Un reigâh? Echt niet!
Hij loopt daar gewoon, alsof hij het voor het zeggen heeft – midden in de stad, naast de Hofvijver. Statig, op hoge poten, snavel in het gras. Een ooievaar.
Ik stap van mijn fiets en blijf op het fietspad staan. Hij kleppert luid met zijn snavel. Een groet.
Thuis vertel ik het enthousiast aan mijn man.
‘Un reigâh,’ zegt hij. ‘Vast geen ooievaar.’
Ik google voor het antwoord. Ik heb gelijk. Hij ongelijk. De ooievaar is terug in Den Haag – of beter gezegd: hij is gelukkig weer teruggekeerd. Jarenlang waren ze verdwenen, uitgestorven zelfs. Maar dankzij beschermingsprojecten en hardnekkige vrijwilligers zijn ze al weer een paar jaar terug op hun oude Haagse honk. Daar word ik blij van. Zonder ooievaar is Den Haag als Scheveningen zonder Kurhaus. De ooievaar is hét symbool van deze stad. Hij staat al sinds de middeleeuwen in het stadswapen en versiert alle toeristische attracties.
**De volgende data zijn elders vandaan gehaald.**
Setup of run 1:
==> flow/design.v (excerpt) <==
module CORDIC_tanInv_sqrt(
    output [15:0] X0,   
    output [15:0] Y0,   
    output [15:0] Z0,   
    input  [15:0] Xin,
    input  [15:0] Yin,
    input  [15:0] Zin,   
    input  clk
);
Size: ~820 flip-flops, about 97 I/O pins.
clock: 3.71 ns
lec_check: 0
cap_margin: 20
core_margin: 2
core_utilization: 45
slew_margin: 20
run.sh (not shown) runs the stock make flow with config.mk's settings and CLKGATE_MAP_FILE=.
Run 1 was carried through to the last stage, and its layout satisfied the timing, DRC and antenna checks.
Setup changes, run 1 to run 2
- GPL_TIMING_DRIVEN now 1, previously not set
- SETUP_SLACK_MARGIN now 0.8, previously not set
- GPL_ROUTABILITY_DRIVEN now 0, previously not set
- MIN_ROUTING_LAYER now met1, previously not set
- CELL_PAD_IN_SITES_GLOBAL_PLACEMENT now 0, previously not set
- TNS_END_PERCENT now 30, previously not set
- the clock period (ns, I/O delays scaled along) now 5.49, was 3.71
Diff run 1 -> run 2: worst slew slack as a fraction of its limit down 13 points, data arrival at the endpoint of the critical path up 0.35 ns.
Changes observed in run 2 relative to run 1: detailed-placement wirelength estimate saw little to no change, total non-filler cell area in the finished layout shows a reduction of 330 sq um.
Input changes introduced in run 3 (baseline for comparison: run 2):
- removing CELL_PAD_IN_SITES_GLOBAL_PLACEMENT (formerly 0)
- removing GPL_TIMING_DRIVEN (formerly 1)
- removing GPL_ROUTABILITY_DRIVEN (formerly 0)
- removing SETUP_SLACK_MARGIN (formerly 0.8)
- removing MIN_ROUTING_LAYER (formerly met1)
- removing TNS_END_PERCENT (formerly 30)
- changing CORE_UTILIZATION from 45 to 70
- changing the clock period (ns, I/O delays scaled along) from 5.49 to 3.41
[summary]
From run 2 to run 3 the numbers moved as follows: critical path depth shows a reduction of 2; growth of design area from synthesis to finish shows a reduction of 0.25 points.
## Diff of input files: run 4 against run 3
- putting ABC_AREA at 1 where nothing was set
- putting TNS_END_PERCENT at 5 where nothing was set
- swapping 70 for 72 in CORE_UTILIZATION
- swapping 3.41 for 4.04 in the clock period (ns, I/O delays scaled along)
Run 4 reached the end of the flow, and the finished layout is clean on the timing, DRC and antenna checks.
On total global routing track utilization, the higher figure sits with run 4, not run 3.
Looking at vertical die dimension, run 4 sits about 5% higher than run 3 does.
Compared to run 3, run 4 was floorplanned on a bigger die.
Last element of the critical path = vectoring_stages[4].rx.q[12]$_DFF_P_: run 4; last element of the critical path = vectoring_stages[5].ry.q[15]$_DFF_P_: run 3
Compared with run 3, in run 4 synthesized cell count now sits higher, first-iteration DRC count now sits higher.
Edits applied to the flow inputs when going from run 4 to run 5:
- CORE_UTILIZATION changed from 72 to 36
- ABC_AREA removed (was 1)
- TNS_END_PERCENT removed (was 5)
- the clock period (ns, I/O delays scaled along) changed from 4.04 to 3.71
### Flow results
- The lower sequential cell area share came out of run 4.
- Run comparison: run 5 dominant kind of combinational cell adder cells; run 4 dominant kind of combinational cell simple AND/OR/NAND/NOR gates
- Run 5 was carried through to the last stage, and its layout satisfied the timing, DRC and antenna checks.
- Taking run 4 as the reference point, the final clock period utilization by the worst path of run 5 rises by 18 points.
- Delta (run 5 minus run 4): share of the core filled with cells has decreased; growth of design area from synthesis to finish has increased; number of placed cells counting well taps has decreased; number of cells in Yosys stat has decreased.
- Post-detailed-placement half-perimeter wirelength sits lower in run 5 than in run 4.
What run 6 does differently from run 5 at the input level:
- CTS_CLUSTER_SIZE now 10, previously not set
- ABC_AREA now 1, previously not set
- CAP_MARGIN now 0, was 20
- CTS_CLUSTER_DIAMETER now 238, previously not set
- CORE_UTILIZATION now 72, was 36
- PLACE_DENSITY now 0.4, previously not set
- the clock period (ns, I/O delays scaled along) now 2.53, was 3.71
==> results <==
Looking across run 5 and run 6, the single run that reached the end with no open violations was run 5.
Run 6 finished every stage; the final checks, however, were not passed, the failures being setup timing.
Comparing the two runs side by side, run 6 comes out behind run 5 on first-pass GRT wire length.
| met1 wire length | lower: run 5 |
Max clock period minus final worst setup slack across run 5 and run 6: run 5
Compared with run 5, in run 6 final setup slack of the worst path decreased 0.39 ns, number of nets at the end of the flow increased about 40%, number of clock buffer instances in the layout decreased 23%.
Run 6: routed wire length 44000 um above run 5
In run 6, vertical die dimension is lower than in run 5.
Altijd was hij een bekend verschijnsel. In de nabijheid lagen weide- en hooilanden waar hij voedsel vond – bijvoorbeeld in de Binckhorst. De inwoners geloofden dat ooievaars die op een schoorsteen nestelden geluk brachten en beschermden tegen onheil. Al in 1354 plaatsten de bewoners van het Binnenhof wagenwielen op de kap van de Ridderzaal en de Gevangenpoort, zodat ooievaars er konden nestelen.
In de zestiende eeuw kwam hij op het stadswapen. Dat gebeurde na een brand op het dak van de Ridderzaal. Daar lag een nest met drie jongen. De ooievaar vloog af en aan om haar kuikens één voor één te redden. Bij het laatste jong vloog ze de vlammen in. Ze overleefde het niet. De Hagenezen waren zo onder de indruk dat ze haar vereeuwigden in het wapen van de stad.
Reigers en zwanen belandden vroeger soms in de pan. De ooievaar nooit. Misschien leek ze te veel op onszelf. Hagenezen zijn immers net ooievaars: hoog op de poten en een grote bek.